I actually think that tinning the leads would be a bad idea, at least where we're talking about devices made for flexible cable. Tinning will keep the conductor(s) from flattening out, thus there's less contact area, higher current density at the point of connection, higher heating at that point, etc. In my experience, the connectors that fail haven't been installed correctly, almost always all of the leads are loose. Mind, I don't use a torque screwdriver myself, although I suppose I should :D. OTOH I actually check the screws before I close it up (or curse that I've forgotten the backshell again).
 

wireguru

Senior Member
Good point.

I wonder if tinning the stranded wire with solder would help prevent the overheating or would it make it worse?

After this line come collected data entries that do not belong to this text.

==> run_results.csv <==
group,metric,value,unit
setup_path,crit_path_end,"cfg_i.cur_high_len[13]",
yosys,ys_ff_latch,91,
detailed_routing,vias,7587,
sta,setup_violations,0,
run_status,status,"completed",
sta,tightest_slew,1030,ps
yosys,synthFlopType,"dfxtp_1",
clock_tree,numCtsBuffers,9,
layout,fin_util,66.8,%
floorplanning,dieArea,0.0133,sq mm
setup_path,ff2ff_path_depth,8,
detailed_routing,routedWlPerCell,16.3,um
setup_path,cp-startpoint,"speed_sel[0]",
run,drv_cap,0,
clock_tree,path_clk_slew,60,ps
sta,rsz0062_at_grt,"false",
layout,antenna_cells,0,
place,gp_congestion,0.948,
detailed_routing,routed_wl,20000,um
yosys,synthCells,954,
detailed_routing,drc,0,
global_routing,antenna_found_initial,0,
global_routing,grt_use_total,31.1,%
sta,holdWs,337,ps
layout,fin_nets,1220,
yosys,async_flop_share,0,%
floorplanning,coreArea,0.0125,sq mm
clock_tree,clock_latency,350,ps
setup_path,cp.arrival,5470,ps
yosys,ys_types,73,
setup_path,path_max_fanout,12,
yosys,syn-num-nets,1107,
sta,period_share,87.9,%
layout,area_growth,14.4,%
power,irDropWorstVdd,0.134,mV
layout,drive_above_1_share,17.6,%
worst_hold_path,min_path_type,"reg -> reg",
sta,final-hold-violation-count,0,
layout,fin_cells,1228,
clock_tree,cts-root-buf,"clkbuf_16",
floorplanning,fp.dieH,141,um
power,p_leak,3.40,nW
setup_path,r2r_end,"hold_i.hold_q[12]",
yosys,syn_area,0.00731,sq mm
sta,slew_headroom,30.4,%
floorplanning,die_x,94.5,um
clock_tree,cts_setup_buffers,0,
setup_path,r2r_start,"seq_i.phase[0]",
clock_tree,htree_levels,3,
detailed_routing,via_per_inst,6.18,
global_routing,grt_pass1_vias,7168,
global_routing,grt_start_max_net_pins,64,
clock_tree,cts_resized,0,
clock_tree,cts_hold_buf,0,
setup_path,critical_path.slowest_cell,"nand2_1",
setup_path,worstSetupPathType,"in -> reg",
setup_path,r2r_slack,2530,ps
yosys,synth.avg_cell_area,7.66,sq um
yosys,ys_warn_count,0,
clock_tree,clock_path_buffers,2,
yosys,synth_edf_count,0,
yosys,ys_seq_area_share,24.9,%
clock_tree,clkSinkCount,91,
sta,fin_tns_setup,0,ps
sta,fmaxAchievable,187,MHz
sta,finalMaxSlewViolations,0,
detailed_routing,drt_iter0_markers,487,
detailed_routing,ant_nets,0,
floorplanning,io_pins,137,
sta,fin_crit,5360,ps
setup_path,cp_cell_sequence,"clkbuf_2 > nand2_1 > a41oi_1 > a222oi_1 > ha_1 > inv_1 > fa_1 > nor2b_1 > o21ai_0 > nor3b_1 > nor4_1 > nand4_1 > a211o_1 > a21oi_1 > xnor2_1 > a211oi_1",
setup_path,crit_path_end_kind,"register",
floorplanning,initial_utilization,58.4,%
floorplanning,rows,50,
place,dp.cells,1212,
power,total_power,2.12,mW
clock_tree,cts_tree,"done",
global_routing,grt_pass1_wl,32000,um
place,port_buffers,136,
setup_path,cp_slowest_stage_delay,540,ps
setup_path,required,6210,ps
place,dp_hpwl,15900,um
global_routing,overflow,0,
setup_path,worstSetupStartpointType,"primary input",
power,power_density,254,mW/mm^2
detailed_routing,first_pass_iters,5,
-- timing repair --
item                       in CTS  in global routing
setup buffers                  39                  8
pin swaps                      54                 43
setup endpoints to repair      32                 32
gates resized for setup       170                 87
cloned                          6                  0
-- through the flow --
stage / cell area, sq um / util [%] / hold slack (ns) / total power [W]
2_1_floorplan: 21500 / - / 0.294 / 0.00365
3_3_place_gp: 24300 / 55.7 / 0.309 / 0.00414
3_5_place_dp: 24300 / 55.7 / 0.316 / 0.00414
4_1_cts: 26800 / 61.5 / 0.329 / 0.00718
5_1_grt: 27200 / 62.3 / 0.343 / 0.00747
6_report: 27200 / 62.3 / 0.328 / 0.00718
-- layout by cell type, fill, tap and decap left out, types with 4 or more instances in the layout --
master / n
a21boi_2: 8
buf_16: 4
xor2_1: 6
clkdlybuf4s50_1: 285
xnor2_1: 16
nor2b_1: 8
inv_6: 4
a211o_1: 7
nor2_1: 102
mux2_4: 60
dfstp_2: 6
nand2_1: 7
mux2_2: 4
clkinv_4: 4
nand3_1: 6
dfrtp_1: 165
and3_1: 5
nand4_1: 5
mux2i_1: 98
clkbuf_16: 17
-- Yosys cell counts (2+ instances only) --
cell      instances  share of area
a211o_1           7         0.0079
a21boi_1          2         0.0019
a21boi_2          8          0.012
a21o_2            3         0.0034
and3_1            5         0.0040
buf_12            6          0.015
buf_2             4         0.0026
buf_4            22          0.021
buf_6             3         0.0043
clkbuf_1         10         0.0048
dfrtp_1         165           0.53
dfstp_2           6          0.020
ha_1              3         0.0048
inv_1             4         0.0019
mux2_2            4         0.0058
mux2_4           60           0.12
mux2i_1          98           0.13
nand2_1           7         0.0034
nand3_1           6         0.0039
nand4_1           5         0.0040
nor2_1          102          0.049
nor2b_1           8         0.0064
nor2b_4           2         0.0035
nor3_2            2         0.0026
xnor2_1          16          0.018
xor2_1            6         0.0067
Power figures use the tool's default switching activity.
## config.mk

```make
export PLATFORM = sky130hd
export DESIGN_NAME = spi_adc_responder
export DESIGN_NICKNAME = d
export VERILOG_FILES = /design/src/rtl/spi_adc_pkg.sv /design/src/rtl/spi_adc_ctrl.sv /design/src/rtl/spi_adc_datapath.sv /design/src/rtl/spi_adc_responder.sv
export SDC_FILE = /design/constraint.sdc
export NUM_CORES = 1
export LEC_CHECK = 0
export ABC_CLOCK_PERIOD_IN_PS = 2500
export CAP_MARGIN = 20
export CORE_UTILIZATION = 49
export CTS_CLUSTER_DIAMETER = 100
export DETAILED_ROUTE_END_ITERATION = 10
export PLACE_DENSITY = 0.77
export SLEW_MARGIN = 20
export SYNTH_ARGS = -nofsm -noshare
export SYNTH_HDL_FRONTEND = slang
export SYNTH_SLANG_ARGS = --single-unit
```

## constraint.sdc

```tcl
create_clock -name clk -period 2.5 [get_ports clk]
set_input_delay 0.75 -clock clk [delete_from_list [all_inputs] [get_ports clk]]
set_output_delay 0.75 -clock clk [all_outputs]
set_load 0.02 [all_outputs]
```

## src/rtl/spi_adc_pkg.sv

```systemverilog
package spi_adc_pkg;

  localparam int FRAME_WORDS = 4;
  localparam int IDX_W       = $clog2(FRAME_WORDS);

  // word positions inside a frame
  localparam logic [IDX_W-1:0] POS_CMD  = 2'd0;
  localparam logic [IDX_W-1:0] POS_ADDR = 2'd1;
  localparam logic [IDX_W-1:0] POS_DATA = 2'd2;
  localparam logic [IDX_W-1:0] POS_CRC  = 2'd3;

  // strobes from control to datapath
  typedef struct packed {
    logic             selActive;  // slave currently selected
    logic             loadTx;     // load next reply word into transmit shifter
    logic             shiftOut;   // advance transmit shifter one bit
    logic             shiftIn;    // capture one MOSI bit
    logic             inBit;      // the MOSI bit being captured
    logic             wordDone;   // this capture completes a word
    logic [IDX_W-1:0] wordIdx;    // current word position in frame
    logic             frameStart; // first word of a frame is being loaded
    logic             abort;      // frame broken off by early deselect
  } ctrl_strobe_t;

endpackage

```

## src/rtl/spi_adc_ctrl.sv

```systemverilog
module spi_adc_ctrl
  import spi_adc_pkg::*;
#(
  parameter int W = 16
) (
  input  logic         clk,
  input  logic         rstN,
  input  logic         modeSel,
  input  logic         sck,
  input  logic         selN,
  input  logic         mosi,
  output ctrl_strobe_t strb
);

  localparam int BW = $clog2(W);
  localparam logic [BW-1:0] LAST_BIT = BW'(W - 1);

  // two sync stages plus one history stage per pin
  logic [2:0] sckSync;
  logic [2:0] selSync;
  logic [2:0] mosiSync;

  always_ff @(posedge clk) begin
    if (!rstN) begin
      sckSync  <= {3{modeSel}};
      selSync  <= 3'b111;
      mosiSync <= 3'b000;
    end else begin
      sckSync  <= {sckSync[1:0], sck};
      selSync  <= {selSync[1:0], selN};
      mosiSync <= {mosiSync[1:0], mosi};
    end
  end

  logic sckRise, sckFall, selFallEdge, selRiseEdge, active;

  always_comb begin
    sckRise     = sckSync[1] & ~sckSync[2];
    sckFall     = ~sckSync[1] & sckSync[2];
    selFallEdge = selSync[2] & ~selSync[1];
    selRiseEdge = ~selSync[2] & selSync[1];
    active      = ~selSync[1];
  end

  logic [BW-1:0]    bitCnt;
  logic [IDX_W-1:0] wordIdx;
  logic             needLoad;

  logic loadTx, shiftOut, shiftIn, wordDone, abort, frameStart;

  always_comb begin
    loadTx     = active & ((~modeSel & selFallEdge) |
                           (modeSel & sckFall & needLoad));
    shiftOut   = active & sckFall & ~(modeSel & needLoad);
    shiftIn    = active & sckRise;
    wordDone   = shiftIn & (bitCnt == LAST_BIT);
    abort      = selRiseEdge & ((bitCnt != '0) | (modeSel & (wordIdx != POS_CMD)));
    frameStart = loadTx & (wordIdx == POS_CMD);
  end

  always_ff @(posedge clk) begin
    if (!rstN) begin
      bitCnt   <= '0;
      wordIdx  <= POS_CMD;
      needLoad <= 1'b0;
    end else if (selRiseEdge) begin
      bitCnt   <= '0;
      needLoad <= 1'b0;
      if (abort || modeSel) begin
        wordIdx <= POS_CMD;
      end
    end else if (selFallEdge && modeSel) begin
      bitCnt   <= '0;
      wordIdx  <= POS_CMD;
      needLoad <= 1'b1;
    end else begin
      if (loadTx) begin
        needLoad <= 1'b0;
      end
      if (shiftIn) begin
        if (wordDone) begin
          bitCnt   <= '0;
          wordIdx  <= wordIdx + 1'b1;
          needLoad <= modeSel;
        end else begin
          bitCnt <= bitCnt + 1'b1;
        end
      end
    end
  end

  always_comb begin
    strb.selActive  = active;
    strb.loadTx     = loadTx;
    strb.shiftOut   = shiftOut;
    strb.shiftIn    = shiftIn;
    strb.inBit      = mosiSync[1];
    strb.wordDone   = wordDone;
    strb.wordIdx    = wordIdx;
    strb.frameStart = frameStart;
    strb.abort      = abort;
  end

endmodule

```

## src/rtl/spi_adc_datapath.sv

```systemverilog
module spi_adc_datapath
  import spi_adc_pkg::*;
#(
  parameter int             W        = 16,
  parameter int             NCH      = 6,
  parameter logic [W-1:0]   CRC_POLY = 16'h1021,
  parameter logic [W-1:0]   CRC_INIT = 16'hFFFF
) (
  input  logic           clk,
  input  logic           rstN,
  input  ctrl_strobe_t   strb,
  input  logic [NCH*W-1:0] chanData,
  output logic           miso,
  output logic           frameErr
);

  function automatic logic [W-1:0] crcOf(input logic [W-1:0] d);
    logic [W-1:0] c;
    c = CRC_INIT;
    for (int i = W - 1; i >= 0; i--) begin
      if (c[W-1] ^ d[i]) c = (c << 1) ^ CRC_POLY;
      else               c = c << 1;
    end
    return c;
  endfunction

  logic [W-1:0] rxShift;
  logic [W-1:0] txShift;
  logic [W-1:0] dataLatch;

  logic [W-1:0] rxWord;
  logic         addrOk;
  logic [W-1:0] chanSel;
  logic [W-1:0] crcWord;
  logic [W-1:0] txNext;
  logic         addrDone;

  always_comb begin
    rxWord   = {rxShift[W-2:0], strb.inBit};
    addrOk   = rxWord < W'(NCH);
    addrDone = strb.wordDone & (strb.wordIdx == POS_ADDR);
  end

  // channel multiplexer
  always_comb begin
    chanSel = '0;
    for (int i = 0; i < NCH; i++) begin
      if (rxWord == W'(i)) chanSel = chanData[i*W +: W];
    end
  end

  always_comb begin
    crcWord = crcOf(dataLatch);
    unique case (strb.wordIdx)
      POS_DATA: txNext = dataLatch;
      POS_CRC:  txNext = crcWord;
      default:  txNext = '0;
    endcase
  end

  always_ff @(posedge clk) begin
    if (!rstN) begin
      rxShift   <= '0;
      dataLatch <= '0;
    end else if (strb.shiftIn) begin
      rxShift <= rxWord;
      if (addrDone) begin
        dataLatch <= addrOk ? chanSel : '0;
      end
    end
  end

  always_ff @(posedge clk) begin
    if (!rstN) begin
      txShift <= '0;
    end else if (strb.loadTx) begin
      txShift <= txNext;
    end else if (strb.shiftOut) begin
      txShift <= {txShift[W-2:0], 1'b0};
    end
  end

  always_ff @(posedge clk) begin
    if (!rstN) begin
      frameErr <= 1'b0;
    end else if (strb.abort || (addrDone && !addrOk)) begin
      frameErr <= 1'b1;
    end else if (strb.frameStart) begin
      frameErr <= 1'b0;
    end
  end

  assign miso = strb.selActive & txShift[W-1];

endmodule

```

## src/rtl/spi_adc_responder.sv

```systemverilog
module spi_adc_responder
  import spi_adc_pkg::*;
#(
  parameter int           WORD_W   = 16,
  parameter int           NUM_CH   = 6,
  parameter logic [15:0]  CRC_POLY = 16'h1021,
  parameter logic [15:0]  CRC_INIT = 16'hFFFF
) (
  input  logic                     clk,
  input  logic                     rstN,
  input  logic                     modeSel,
  input  logic                     sck,
  input  logic                     selN,
  input  logic                     mosi,
  input  logic [NUM_CH*WORD_W-1:0] chanData,
  output logic                     miso,
  output logic                     frameErr
);

  ctrl_strobe_t strb;

  spi_adc_ctrl #(
    .W(WORD_W)
  ) u_ctrl (
    .clk     (clk),
    .rstN    (rstN),
    .modeSel (modeSel),
    .sck     (sck),
    .selN    (selN),
    .mosi    (mosi),
    .strb    (strb)
  );

  spi_adc_datapath #(
    .W        (WORD_W),
    .NCH      (NUM_CH),
    .CRC_POLY (WORD_W'(CRC_POLY)),
    .CRC_INIT (WORD_W'(CRC_INIT))
  ) u_dp (
    .clk      (clk),
    .rstN     (rstN),
    .strb     (strb),
    .chanData (chanData),
    .miso     (miso),
    .frameErr (frameErr)
  );

endmodule

```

that would make it worse. under pressure from the terminal the solder will cold flow and result in a loose connection. The instructions on a Leviton twistlock (and these are just as good as hubbell now days) say in bold letters "do not tin conductors".
 

ericsherman37

Senior Member
Location
Oregon Coast
I really hate that! Especially when the cap is made up perfectly, then you realize you got to tear it all apart. :grin:
That's when you lop the cable in half, put the missing piece in, and wire-nut the conductors back together. Large wad of wrapped tape optional.

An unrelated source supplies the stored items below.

$ cat src/rtl/sdr_mode_lat_core.sv
`timescale 1ns/1ps
module sdr_mode_lat_core
   import sdr_mode_pkg::*;
#(
   parameter int DATA_W = 16,
   parameter int COL_W  = 4,
   parameter int ADDR_W = 10
) (
   input  logic              clk,
   input  logic              rst_n,
   input  logic [1:0]        cmd,
   input  logic [ADDR_W-1:0] addr,
   input  logic [DATA_W-1:0] wdata,
   output logic [DATA_W-1:0] rdata,
   output logic              rvalid,
   output logic              dq_oe,
   output logic              mode_err
);

   localparam int DEPTH = 1 << COL_W;

   if (COL_W < 4) begin : g_bad_col
      $error("sdr_mode_lat_core: COL_W must be at least 4");
   end
   if (ADDR_W < 10 || ADDR_W < COL_W) begin : g_bad_addr
      $error("sdr_mode_lat_core: ADDR_W must hold the mode fields and a column");
   end

   sdr_cmd_e          cmd_e;
   logic [BEAT_W-1:0] burst_len;
   logic [1:0]        cas_lat;
   logic              single_wr;
   logic              busy, pend, ctr_active;
   logic              mode_go, rd_go, wr_go, wr_mode_q;
   logic [COL_W-1:0]  ctr_col;
   logic [BEAT_W-1:0] load_beats;
   logic [2:0]        wrap_mask;
   logic [DATA_W-1:0] mem [DEPTH];

   assign cmd_e   = sdr_cmd_e'(cmd);
   assign busy    = ctr_active | pend;
   assign mode_go = (cmd_e == CMD_MODE)  && !busy;
   assign rd_go   = (cmd_e == CMD_READ)  && !busy && !mode_err;
   assign wr_go   = (cmd_e == CMD_WRITE) && !busy && !mode_err;

   assign wrap_mask  = 3'(burst_len - 4'd1);
   assign load_beats = rd_go ? burst_len : (single_wr ? 4'd0 : burst_len - 4'd1);

   sdr_mode_reg u_mode (
      .clk           (clk),
      .rst_n         (rst_n),
      .load          (mode_go),
      .bl_code       (addr[2:0]),
      .lat_code      (addr[6:4]),
      .op_code       (addr[8:7]),
      .single_wr_bit (addr[9]),
      .burst_len     (burst_len),
      .cas_lat       (cas_lat),
      .single_wr     (single_wr),
      .mode_err      (mode_err)
   );

   sdr_burst_ctr #(.COL_W(COL_W), .CNT_W(BEAT_W)) u_ctr (
      .clk       (clk),
      .rst_n     (rst_n),
      .load      (rd_go | wr_go),
      .start     (addr[COL_W-1:0]),
      .first_off (rd_go ? 3'd0 : 3'd1),
      .beats     (load_beats),
      .wrap_mask (wrap_mask),
      .col       (ctr_col),
      .active    (ctr_active)
   );

   always_ff @(posedge clk) begin
      if (!rst_n)                 wr_mode_q <= 1'b0;
      else if (rd_go || wr_go)    wr_mode_q <= wr_go;
   end

   always_ff @(posedge clk) begin
      if (wr_go)                        mem[addr[COL_W-1:0]] <= wdata;
      else if (ctr_active && wr_mode_q) mem[ctr_col]         <= wdata;
   end

   sdr_lat_pipe #(.DATA_W(DATA_W), .MAX_LAT(LAT_MAX), .HOLD_IDLE(1'b0)) u_pipe (
      .clk     (clk),
      .rst_n   (rst_n),
      .in_v    (ctr_active && !wr_mode_q),
      .in_d    (mem[ctr_col]),
      .cas_lat (cas_lat),
      .rdata   (rdata),
      .rvalid  (rvalid),
      .oe      (dq_oe),
      .pending (pend)
   );

   assert_lat_two_R2: assert property (@(posedge clk) disable iff (!rst_n)
      ($rose(dq_oe) && cas_lat == 2'd2) |-> $past(rd_go, 2));

   assert_lat_three_R3: assert property (@(posedge clk) disable iff (!rst_n)
      ($rose(dq_oe) && cas_lat == 2'd3) |-> $past(rd_go, 3));

   assert_err_blocks_R12: assert property (@(posedge clk) disable iff (!rst_n)
      (mode_err && !busy && (cmd_e == CMD_READ || cmd_e == CMD_WRITE)) |=> !ctr_active);

endmodule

(this is kind of what my corded tool cables all look like)
 

wireguru

Senior Member
d@&m you all who have talked about forgetting the back shell. I have been installing cord caps all month (im at somewhere around 300) and havent missed one backshell. I went back to it after participating in this thread and guess what happens..... :roll:
 

TOOL_5150

Senior Member
Location
bay area, ca
d@&m you all who have talked about forgetting the back shell. I have been installing cord caps all month (im at somewhere around 300) and havent missed one backshell. I went back to it after participating in this thread and guess what happens..... :roll:
HAHA! good for you, you just couldnt missing out on the grief huh? :grin:

~Matt
 

don_resqcapt19

Moderator
Staff member
Location
Illinois
... the connectors that fail ... almost always all of the leads are loose. ...
That is the point I was trying to make. The connections do not seem to stay tight like they should and when then losen enough they fail. I don't think I have ever taken a flexible cord connection apart that has been in use for any length of time where the terminations did not seem loose to me.
 

wireguru

Senior Member
That is the point I was trying to make. The connections do not seem to stay tight like they should and when then losen enough they fail. I don't think I have ever taken a flexible cord connection apart that has been in use for any length of time where the terminations did not seem loose to me.

then they were not installed properly (i am speaking to hubbell and leviton connectors here). I just disassembled 80 hubbell 5-15 connectors which had been in service for a period of time ranging from 5-10 years. They were installed on 12/3 SO cord, and were used under heavy load (1000w - 2000w) often for long periods of time. out of the 240 wires in terminals, one was loose and it was melted. All the others were still tight.